Star Trek has just turned 50 years old, and to celebrate, we’re listing our top 10 video games of the franchise.

The list below is in chronological order, with oldest first.

Star Trek: 25th Anniversary (PC)

Developed by Interplay and released in 1992, it’s a safe bet that any Star Trek fan has booted up 25th Anniversary at one time of another.

Gameplay was split into two modes: a third-person view when controlling an away team on a planet, or a view from the bridge when taking part in space battles.

Combined with Star Trek: Judgment Rights, these two Interplay games essentially detailed the fourth and fifth years of the U.S.S. Enterprise’s five-year mission, after the original Star Trek was cancelled after its third year.


You can grab this game on Steam, right here.

Star Trek: The Next Generation – A Final Unity (PC)

This is, hands-down, my personal favourite Star Trek title.

Developed by Spectrum Holobyte and published in 1995, this point-and-click adventure remains the game that’s most like an actual episode of the series. That’s Next Generation or otherwise.

Away team missions were full of intrigue. Space battles were hard-fought. Exploration was also possible; head to the Conn station and set whatever course you felt like; the Enterprise could go there.


Sadly, it’s a bit difficult to find the game and play it today… but those of us who really want to can find a way.
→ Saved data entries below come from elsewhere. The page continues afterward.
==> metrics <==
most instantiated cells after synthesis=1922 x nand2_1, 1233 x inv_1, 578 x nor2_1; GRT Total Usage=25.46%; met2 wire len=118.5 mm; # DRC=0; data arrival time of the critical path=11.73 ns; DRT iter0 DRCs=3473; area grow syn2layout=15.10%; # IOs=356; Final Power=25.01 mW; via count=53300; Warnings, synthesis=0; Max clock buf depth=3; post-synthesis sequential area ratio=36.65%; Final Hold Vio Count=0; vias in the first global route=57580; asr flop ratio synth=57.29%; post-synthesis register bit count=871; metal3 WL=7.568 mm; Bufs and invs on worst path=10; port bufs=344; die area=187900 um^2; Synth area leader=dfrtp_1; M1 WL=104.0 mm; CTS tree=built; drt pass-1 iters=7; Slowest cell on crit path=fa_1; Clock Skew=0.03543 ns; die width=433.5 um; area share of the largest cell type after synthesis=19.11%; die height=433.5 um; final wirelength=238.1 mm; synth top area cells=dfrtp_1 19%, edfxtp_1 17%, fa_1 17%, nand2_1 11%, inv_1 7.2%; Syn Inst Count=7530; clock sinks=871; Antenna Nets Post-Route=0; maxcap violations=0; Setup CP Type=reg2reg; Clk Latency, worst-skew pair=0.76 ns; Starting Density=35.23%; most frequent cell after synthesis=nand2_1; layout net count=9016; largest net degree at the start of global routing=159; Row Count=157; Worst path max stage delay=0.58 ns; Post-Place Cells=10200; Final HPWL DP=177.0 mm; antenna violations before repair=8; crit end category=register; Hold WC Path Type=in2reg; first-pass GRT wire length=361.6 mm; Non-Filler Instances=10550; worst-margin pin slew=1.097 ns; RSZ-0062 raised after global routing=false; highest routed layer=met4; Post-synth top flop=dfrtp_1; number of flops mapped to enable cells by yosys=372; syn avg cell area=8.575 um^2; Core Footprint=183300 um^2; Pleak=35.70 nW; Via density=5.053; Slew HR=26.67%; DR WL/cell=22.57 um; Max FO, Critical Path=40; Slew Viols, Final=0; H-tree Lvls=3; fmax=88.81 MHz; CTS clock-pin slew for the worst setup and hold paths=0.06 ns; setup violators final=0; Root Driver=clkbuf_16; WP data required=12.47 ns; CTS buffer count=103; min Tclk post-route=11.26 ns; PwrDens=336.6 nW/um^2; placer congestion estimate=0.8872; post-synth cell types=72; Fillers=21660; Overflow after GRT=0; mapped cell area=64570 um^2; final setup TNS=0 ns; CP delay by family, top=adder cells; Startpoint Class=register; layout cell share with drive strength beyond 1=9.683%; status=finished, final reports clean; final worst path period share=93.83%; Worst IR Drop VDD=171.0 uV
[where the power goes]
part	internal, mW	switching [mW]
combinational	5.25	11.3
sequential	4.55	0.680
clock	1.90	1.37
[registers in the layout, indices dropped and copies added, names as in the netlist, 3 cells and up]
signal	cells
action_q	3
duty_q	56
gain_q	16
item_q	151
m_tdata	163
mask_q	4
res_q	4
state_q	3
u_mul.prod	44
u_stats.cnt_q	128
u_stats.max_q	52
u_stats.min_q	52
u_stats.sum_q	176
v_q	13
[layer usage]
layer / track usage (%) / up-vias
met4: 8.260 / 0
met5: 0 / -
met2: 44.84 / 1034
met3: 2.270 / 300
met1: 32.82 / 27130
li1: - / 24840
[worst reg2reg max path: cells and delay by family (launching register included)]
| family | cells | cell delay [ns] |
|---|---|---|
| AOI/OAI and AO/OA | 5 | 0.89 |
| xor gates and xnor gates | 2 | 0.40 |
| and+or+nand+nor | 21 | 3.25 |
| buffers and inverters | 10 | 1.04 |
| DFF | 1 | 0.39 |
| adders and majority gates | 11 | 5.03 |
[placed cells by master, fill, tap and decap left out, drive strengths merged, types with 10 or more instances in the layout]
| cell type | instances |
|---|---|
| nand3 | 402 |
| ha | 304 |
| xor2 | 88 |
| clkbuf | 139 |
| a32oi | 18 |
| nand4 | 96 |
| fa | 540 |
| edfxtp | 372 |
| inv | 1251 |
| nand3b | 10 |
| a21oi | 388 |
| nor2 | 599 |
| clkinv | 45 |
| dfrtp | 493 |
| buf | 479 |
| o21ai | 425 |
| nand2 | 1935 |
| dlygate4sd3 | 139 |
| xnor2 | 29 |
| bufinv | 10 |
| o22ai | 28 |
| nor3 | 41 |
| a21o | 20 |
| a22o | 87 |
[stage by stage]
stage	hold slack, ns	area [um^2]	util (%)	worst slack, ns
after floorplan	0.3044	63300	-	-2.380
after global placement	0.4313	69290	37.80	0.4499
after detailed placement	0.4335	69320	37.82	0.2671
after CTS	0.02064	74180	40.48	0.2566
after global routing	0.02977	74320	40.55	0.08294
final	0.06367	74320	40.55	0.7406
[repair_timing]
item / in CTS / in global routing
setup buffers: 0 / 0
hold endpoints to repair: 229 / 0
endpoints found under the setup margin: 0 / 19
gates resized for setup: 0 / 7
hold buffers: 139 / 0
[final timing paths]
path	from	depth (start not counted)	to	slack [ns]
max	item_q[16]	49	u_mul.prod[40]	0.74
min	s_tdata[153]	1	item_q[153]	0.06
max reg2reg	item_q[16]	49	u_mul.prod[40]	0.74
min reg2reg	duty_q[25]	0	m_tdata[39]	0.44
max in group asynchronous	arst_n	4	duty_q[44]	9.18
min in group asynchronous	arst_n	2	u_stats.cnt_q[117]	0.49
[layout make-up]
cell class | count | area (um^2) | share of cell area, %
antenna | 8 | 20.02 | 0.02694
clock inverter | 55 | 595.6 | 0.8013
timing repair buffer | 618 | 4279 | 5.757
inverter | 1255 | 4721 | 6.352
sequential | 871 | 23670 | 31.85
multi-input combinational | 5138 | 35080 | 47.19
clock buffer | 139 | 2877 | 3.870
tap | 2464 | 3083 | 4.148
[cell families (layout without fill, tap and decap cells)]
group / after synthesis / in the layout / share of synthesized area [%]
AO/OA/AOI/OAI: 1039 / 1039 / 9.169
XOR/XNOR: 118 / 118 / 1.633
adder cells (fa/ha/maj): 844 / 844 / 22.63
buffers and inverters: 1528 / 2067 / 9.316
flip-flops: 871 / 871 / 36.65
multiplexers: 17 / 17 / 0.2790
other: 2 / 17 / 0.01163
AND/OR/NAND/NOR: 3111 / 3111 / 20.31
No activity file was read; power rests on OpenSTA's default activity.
Or two.

Star Trek: Starfleet Academy (PC)

Developed by Interplay and available in 1997, Starfleet Academy is the first game in the franchise to let you try the infamous Kobyashi Maru scenario.

You don’t fare much better than anyone other than Kirk did, by the way.
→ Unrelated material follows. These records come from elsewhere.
--- config.mk ---
export PLATFORM = sky130hd
export DESIGN_NAME = charset_name_whitelist_matcher
export DESIGN_NICKNAME = d
export VERILOG_FILES = /design/src/hdl/csnwm_pkg.sv /design/src/hdl/charset_name_whitelist_matcher.sv
export SDC_FILE = /design/constraint.sdc
export NUM_CORES = 1
export LEC_CHECK = 0
export BUFFER_PORTS_ARGS = -buffer_cell sky130_fd_sc_hd__buf_2
export CORE_AREA = 2 2 62 79
export CTS_CLUSTER_SIZE = 12
export DETAILED_ROUTE_END_ITERATION = 8
export DIE_AREA = 0 0 64 81
export MAX_ROUTING_LAYER = met4
export PLACE_DENSITY = 0.84
export SLEW_MARGIN = 15
export SYNTH_ARGS = -nofsm -noshare
export SYNTH_HDL_FRONTEND = slang
export SYNTH_SLANG_ARGS = --single-unit
--- constraint.sdc ---
create_clock -name i_clk -period 3.6 [get_ports i_clk]
set_input_delay 0.36 -clock i_clk [delete_from_list [all_inputs] [get_ports i_clk]]
set_output_delay 0.36 -clock i_clk [all_outputs]
set_load 0.02 [all_outputs]
--- src/hdl/csnwm_pkg.sv ---
// ----------------------------------------------------------------------------
// csnwm_pkg
// Types and pattern tables for the charset name whitelist matcher.
// ----------------------------------------------------------------------------
package csnwm_pkg;

    typedef logic [7:0] t_byte;

    localparam int unsigned TABLE_SIZE = 8;
    localparam int unsigned PREFIX_MAX = 8;
    localparam int unsigned POS_W      = 5;
    localparam int unsigned IDX_W      = 3;

    typedef logic [POS_W-1:0]      t_pos;
    typedef logic [TABLE_SIZE-1:0] t_alive;
    typedef logic [IDX_W-1:0]      t_idx;

    localparam t_pos POS_MAX = t_pos'(31);

    // Prefix text, character 0 in the lowest byte.
    localparam t_byte PREFIX_TEXT [TABLE_SIZE][PREFIX_MAX] = '{
        '{"u", "s", "-", "a", "s", "c", "i", "i"},
        '{"i", "s", "o", 8'h00, 8'h00, 8'h00, 8'h00, 8'h00},
        '{"u", "t", "f", "-", "7", 8'h00, 8'h00, 8'h00},
        '{"k", "o", "i", "8", "-", "r", 8'h00, 8'h00},
        '{"k", "o", "i", "8", "-", "u", 8'h00, 8'h00},
        '{"w", "i", "n", "d", "o", "w", "s", "-"},
        '{"c", "p", 8'h00, 8'h00, 8'h00, 8'h00, 8'h00, 8'h00},
        '{"u", "t", "f", "-", "8", 8'h00, 8'h00, 8'h00}
    };

    localparam t_pos PREFIX_LEN [TABLE_SIZE] = '{
        t_pos'(8), t_pos'(3), t_pos'(5), t_pos'(6),
        t_pos'(6), t_pos'(8), t_pos'(2), t_pos'(5)
    };

    // Terminated patterns must end right after their prefix.
    localparam logic PREFIX_CLOSED [TABLE_SIZE] = '{
        1'b1, 1'b0, 1'b0, 1'b1, 1'b1, 1'b0, 1'b0, 1'b0
    };

    localparam t_byte END_OF_NAME = 8'h00;

endpackage

--- src/hdl/charset_name_whitelist_matcher.sv ---
// ----------------------------------------------------------------------------
// charset_name_whitelist_matcher
// Checks a zero-terminated charset name, one byte per item, against a fixed
// table of eight name patterns and reports the first pattern that matched.
// ----------------------------------------------------------------------------
//
// Channel  | Dir | Fields (tdata, lowest bit first)
// ---------+-----+--------------------------------------------------------
// s (in)   | in  | char_code[7:0]
// m (out)  | out | whitelisted[0], match_index[3:1], zero pad [7:4]
//
// Flow: one byte is taken every clock unless a zero byte waits on a held
//   result. A byte is held in the input register, where all pattern checks
//   run in parallel against the running state; the zero byte then loads
//   the result register once the result slot is free.
// Reset: synchronous, active low; clears both valid flags, the byte position
//   and sets every pattern alive.
// Stalls: only a zero byte waits on the result register; other bytes never
//   stall, so input ready drops only while a result is held and a zero byte
//   waits behind it.
//
module charset_name_whitelist_matcher #(
    parameter int unsigned MAX_SUFFIX_CHARS = 8,
    parameter int unsigned PATTERN_COUNT    = 8
) (
    input  logic       i_clk,
    input  logic       i_rst_n,
    input  logic       i_s_tvalid,
    output logic       o_s_tready,
    input  logic [7:0] i_s_tdata,   // [7:0] char_code
    output logic       o_m_tvalid,
    input  logic       i_m_tready,
    output logic [7:0] o_m_tdata    // [0] whitelisted, [3:1] match_index, [7:4] zero
);

    localparam int unsigned ACTIVE_COUNT =
        (PATTERN_COUNT > csnwm_pkg::TABLE_SIZE) ? csnwm_pkg::TABLE_SIZE : PATTERN_COUNT;
    localparam logic [5:0] SUFFIX_LIMIT = 6'(MAX_SUFFIX_CHARS);

    // Input register
    logic             r_in_valid;
    csnwm_pkg::t_byte r_in_data;

    // Matching state
    csnwm_pkg::t_pos   r_pos,   n_pos;
    csnwm_pkg::t_alive r_alive, n_alive;

    // Result register
    logic             r_out_valid, n_out_valid;
    logic             r_out_hit,   n_out_hit;
    csnwm_pkg::t_idx  r_out_idx,   n_out_idx;

    logic              out_free;
    logic              is_end;
    logic              in_go;
    csnwm_pkg::t_byte  folded;
    logic              suffix_char;
    csnwm_pkg::t_alive step_ok;
    logic              hit;
    csnwm_pkg::t_idx   hit_idx;

    // The result slot is free when empty or being taken this cycle.
    assign out_free   = !r_out_valid || i_m_tready;
    assign is_end     = (r_in_data == csnwm_pkg::END_OF_NAME);
    // Retire the held byte: plain bytes always, the end byte only into a free slot.
    assign in_go      = r_in_valid && (!is_end || out_free);
    assign o_s_tready = !r_in_valid || in_go;

    // Fold upper case to lower case; bytes above 0x7F stay as they are.
    always_comb begin
        if (r_in_data inside {["A":"Z"]}) begin
            folded = r_in_data + 8'h20;
        end else begin
            folded = r_in_data;
        end
        suffix_char = (r_in_data inside {["0":"9"]}) || (r_in_data == "-");
    end

    // Per-pattern check of the held byte against its position.
    always_comb begin
        csnwm_pkg::t_pos over;
        step_ok = '0;
        for (int p = 0; p < csnwm_pkg::TABLE_SIZE; p++) begin
            over = r_pos - csnwm_pkg::PREFIX_LEN[p];
            if (p >= ACTIVE_COUNT) begin
                step_ok[p] = 1'b0;
            end else if (r_pos < csnwm_pkg::PREFIX_LEN[p]) begin
                step_ok[p] = (folded == csnwm_pkg::PREFIX_TEXT[p][r_pos[2:0]]);
            end else if (csnwm_pkg::PREFIX_CLOSED[p]) begin
                step_ok[p] = 1'b0;
            end else begin
                step_ok[p] = suffix_char && ({1'b0, over} < SUFFIX_LIMIT);
            end
        end
    end

    // First live pattern whose prefix was fully seen.
    always_comb begin
        hit     = 1'b0;
        hit_idx = '0;
        for (int p = csnwm_pkg::TABLE_SIZE - 1; p >= 0; p--) begin
            if ((p < ACTIVE_COUNT) && r_alive[p] && (r_pos >= csnwm_pkg::PREFIX_LEN[p])) begin
                hit     = 1'b1;
                hit_idx = csnwm_pkg::IDX_W'(p);
            end
        end
    end

    // Next state and result.
    always_comb begin
        n_pos       = r_pos;
        n_alive     = r_alive;
        n_out_valid = r_out_valid && !i_m_tready;
        n_out_hit   = r_out_hit;
        n_out_idx   = r_out_idx;
        if (in_go) begin
            if (is_end) begin
                n_pos       = '0;
                n_alive     = '1;
                n_out_valid = 1'b1;
                n_out_hit   = hit;
                n_out_idx   = hit_idx;
            end else begin
                n_alive = r_alive & step_ok;
                if (r_pos != csnwm_pkg::POS_MAX) begin
                    n_pos = r_pos + 1'b1;
                end
            end
        end
    end

    always_ff @(posedge i_clk) begin
        if (!i_rst_n) begin
            r_in_valid  <= 1'b0;
            r_pos       <= '0;
            r_alive     <= '1;
            r_out_valid <= 1'b0;
        end else begin
            if (o_s_tready) begin
                r_in_valid <= i_s_tvalid;
            end
            r_pos       <= n_pos;
            r_alive     <= n_alive;
            r_out_valid <= n_out_valid;
        end
    end

    // Payload registers
    always_ff @(posedge i_clk) begin
        if (o_s_tready && i_s_tvalid) begin
            r_in_data <= i_s_tdata;
        end
        r_out_hit <= n_out_hit;
        r_out_idx <= n_out_idx;
    end

    assign o_m_tvalid = r_out_valid;
    assign o_m_tdata  = {4'b0000, r_out_idx, r_out_hit};

`ifndef NO_ASSERTIONS
    // An end byte that retires must leave a result waiting.
    a_end_gives_result: assert property (@(posedge i_clk) disable iff (!i_rst_n)
        (in_go && is_end) |=> o_m_tvalid)
        else $error("end byte retired without a result");

    // After an end byte the matching state is back at its reset values.
    a_state_cleared: assert property (@(posedge i_clk) disable iff (!i_rst_n)
        (in_go && is_end) |=> (r_pos == '0) && (r_alive == '1))
        else $error("state not cleared after end of name");

    // An end byte blocked by a held result stays in the input register.
    a_end_held: assert property (@(posedge i_clk) disable iff (!i_rst_n)
        (r_in_valid && is_end && r_out_valid && !i_m_tready)
            |=> r_in_valid && $stable(r_in_data))
        else $error("end byte lost while result stalled");

    // No match always reports index zero.
    a_miss_index: assert property (@(posedge i_clk) disable iff (!i_rst_n)
        (o_m_tvalid && !o_m_tdata[0]) |-> (o_m_tdata[3:1] == 3'd0))
        else $error("nonzero index without a match");
`endif

endmodule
Set in the original series timeline, the space battle simulator was one of the first to receive an expansion. “Chekov’s Lost Missions” provided seven new scenarios to play through, alongside new multiplayer modes.


You can grab Starfleet Academy on Steam here.

Star Trek: Armada (PC)

A real-time strategy title involving ship-to-ship combat, Star Trek: Armada was developed by Activision and released in 2000.

Set in the Next Generation timeline, and after the events of the Insurrection feature film, Armada let you choose to play as one of four races: The United Federation of Planets, the Romulan Star Empire, the Klingon Empire and the Borg.

I fondly recall Armada and its sequel as the first PC games I ever modded, adding in new ships and weaponry thanks to the efforts of a robust community.


Like A Final UnityArmada‘s also a bit difficult to find and play today. Still, there are ways.

Star Trek: Voyager – Elite Force (PC, PS2)

If nothing else, Elite Force was amazing because it let you walk around the U.S.S. Voyager for as long as you wished, checking out every single little detail you wanted to.

The 2000-based first-person shooter was originally developed by Raven Software, the studio who’s now working on Call of Duty and Destiny, and released on PC.

Elite Force tied into Voyager perfectly and also beat Enterprise to the punch with its own version of a MACO; the titular Elite Force was a dedicated commando unit designed to tackle tough Delta Quadrant threats. It also spawned a sequel that took place on the Enterprise-E.

Sorry about the above video — you might want to turn down the narration. Elite Force is currently on GOG’s wishlist.